一つは福山雅治さんと尾野真千子さんの家族です。
こちらはおそらく社会的にも高い位置にいる家族であり、経済的にも恵まれている家族です。
福山さんの演じている良多という人物は、イケメンで仕事もできる、いかにもエリートサラリーマンという風な人物です。
もう一つの家族は、リリー・フランキーさんと真木よう子さんによる家族です。
彼らは群馬の田舎で小さな電気屋を営んでいる家族です。
子供も多く、決して経済的には豊かには見えないのですが、とても楽しそうに暮らしている家族でもあります。
こちらの家族はおそらく意図的に「血の通った人間的な」家族として描かれています。
対照的に見えるような二つの家族の間で子供の取り違えが起きてしまいます。
嫌な奴に見えるけれど・・・
福山さん演じる良多という人物は、優秀でありながらも人の気持ちが理解できない「少し嫌な奴」として描かれています。
しかし、彼の考え方や、行動は必ずしも間違っているとは言い切れない部分もあります。
競争に勝つことや、正しい箸の持ち方をできないと社会に出てから恥ずかしい思いをすること。
現代の資本主義の世界に生きる我々にとって、最もリスクの少ない考え方、生き方であり、そうあることが幸福であるとも思います。
「二人ともを引き取ります」という良多の提案も、いろんなことを考慮し長期的に考えると、決して間違った道ではないかもしれないなとも思えます。
一方で
一方でリリー・フランキーさんの演じる家族は、とても人間的な家族として描かれています。
しかし、それが絶対的に正しいかというとそうでもないと思います。
難しいところなのですが、子供はのびのびと育つとは思うのですが、競争から降りているように見えるような彼らの生き方は、どこかのタイミングで行き詰まりを感じてしまうことがあるかもしれません。
そんな二つの家族なのですが、最初は考え方が合わない部分もあるのですが、次第に心通わせていくこととなります。
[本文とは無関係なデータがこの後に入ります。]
What follows belongs to an exercise in optimizing a design on an open flow for small area; a production flow would make more cautious choices.
Only simulation tests tie the RTL to the original design; equivalence was not proved.
The clock port is modelled as an ideal driver, which makes a skipped or thinned clock tree look cheaper than it is; a real chip needs a root buffer or a tree.
Power and IR drop assume default switching activity.

==> flow/design.v (excerpt) <==
module top_module(
    input clk,
    input reset,
    input ena,
    output pm,
    output [7:0] hh,
    output [7:0] mm,
    output [7:0] ss);
clock: 5.0 ns
lec_check: 0
cap_margin: 20
core_area: 2.3 2.72 60.72 59.84
die_area: 0 0 63 63
slew_margin: 20
standard.sh (not shown) runs the stock make flow with config.mk's settings and CLKGATE_MAP_FILE= SYNTH_SCRIPT=/design/flow/synth_recipe.tcl, a recipe that flattens the netlist after the stock synthesis.
==> flow/flow/run.sh <==
#!/bin/bash
# Standard layout (standard.sh) with these changes:
#  - synthesis maps logic with an area-recovery ABC script (flow/area.abc);
#  - port buffers use the smallest buffer, sky130_fd_sc_hd__buf_1;
#  - the clock tree is one clock buffer (flow/cts_one_buffer.tcl);
#  - one tie cell drives all constant outputs.
set -euo pipefail
export MY_WORK_DIR=$PWD
export MY_FLOW_DIR=$PWD/flow
export MY_CLOCK_BUFFER=sky130_fd_sc_hd__clkbuf_8
export BUFFER_PORTS_ARGS="-buffer_cell sky130_fd_sc_hd__buf_1"
export PRE_CTS_TCL=$MY_FLOW_DIR/cts_one_buffer.tcl
export SKIP_REPAIR_TIE_FANOUT=1
bash standard.sh SYNTH_SCRIPT=$MY_FLOW_DIR/synth_area.tcl finish > standard.log 2>&1
==> flow/flow/area.abc <==
strash
dc2
strash
&get -n
&nf -R 1000 -p
&put
mfs3 -a
==> flow/flow/cts_one_buffer.tcl <==
# PRE_CTS_TCL hook: the design has only a few registers, so the clock tree is a
# single clock buffer placed at the centroid of the registers' clock pins.
# clock_tree_synthesis is then a no-op for the rest of the CTS step.
set block [ord::get_db_block]
set sx 0
set sy 0
set n 0
foreach it [[$block findNet clk] getITerms] {
  set inst [$it getInst]
  set box [$inst getBBox]
  set sx [expr { $sx + ([$box xMin] + [$box xMax]) / 2 }]
  set sy [expr { $sy + ([$box yMin] + [$box yMax]) / 2 }]
  incr n
}
set dbu [$block getDbUnitsPerMicron]
set cx [expr { double($sx) / $n / $dbu }]
set cy [expr { double($sy) / $n / $dbu }]
puts "clock: $n sinks, buffer at ($cx, $cy)"
insert_buffer -buffer_cell $::env(MY_CLOCK_BUFFER) -net clk \
  -location [list $cx $cy] -buffer_name clkbuf_root -net_name clknet_root
proc clock_tree_synthesis { args } {
  puts "clock_tree_synthesis skipped: clock buffered by cts_one_buffer.tcl"
  set_propagated_clock [all_clocks]
}
==> flow/flow/synth_area.tcl <==
# The standard synthesis (synth_recipe.tcl), with one change: the
# combinational mapping runs flow/area.abc, an area-recovery ABC script.
# Registers are mapped by dfflibmap before abc and are left as they are.
proc abc {args} {
  set i [lsearch -exact $args -script]
  if { $i >= 0 } {
    lset args [expr { $i + 1 }] $::env(MY_FLOW_DIR)/area.abc
  }
  yosys abc {*}$args
}
source $::env(MY_WORK_DIR)/synth_recipe.tcl
Then changed:
--- a/flow/flow/run.sh
+++ b/flow/flow/run.sh
@@ -8,5 +8,5 @@
 export MY_WORK_DIR=$PWD
 export MY_FLOW_DIR=$PWD/flow
-export MY_CLOCK_BUFFER=sky130_fd_sc_hd__clkbuf_8
+export MY_CLOCK_BUFFER=sky130_fd_sc_hd__buf_6
 export BUFFER_PORTS_ARGS="-buffer_cell sky130_fd_sc_hd__buf_1"
 export PRE_CTS_TCL=$MY_FLOW_DIR/cts_one_buffer.tcl
==> flow/flow/area.abc (replaced) <==
strash
dc2
strash
&get -n
&dch -f
&nf -R 1000 -p
&put
mfs3 -a
- PLACE_DENSITY: unset -> 0.9
Result: Die area is unchanged; final area fell slightly; total power fell by a few percent.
特に、女性同士はお互いに理解し合い、支え会うのが早いです。この辺の描き方も上手いなと思いました。
終盤のあるシーン
映画の終盤に良多がカメラを見て涙を流すシーンがあります。
そこで良多は自分のことを改めて客観的に見て、自分の行動を省みることとなるのです。
このシーンは本当に良かったです。思わず泣いてしまいました。
その後、良多が慶多のところを訪れて映画は終わりへと向かっていきます。
その後どうなったかは決して描かれることはありません。
あくまで見てる側に委ねられるような形で終わっていくのです。
是枝さんの映画はそのような作品が多いような気がします。
明確なメッセージを強要することはなく、見る側に考える余白を与えてくれているのです。
少しずつ父になっていく
女性は体の中で少しずつ子供が大きくなっていくことを感じざるを得ないので、子供が生まれるときには自然に母になると言われています。
それに対して、男性はそうではありません。
少しずつ少しずつ父になっていくのだろうと思います。
『そして父になる』では子供の取り違えという珍しいことを扱っていながらも、男性がいかに父親としての自覚を獲得していくかという普遍的な話にもなっています。
おそらく誰が見ても、何かを考えさせられることは間違いない映画でした。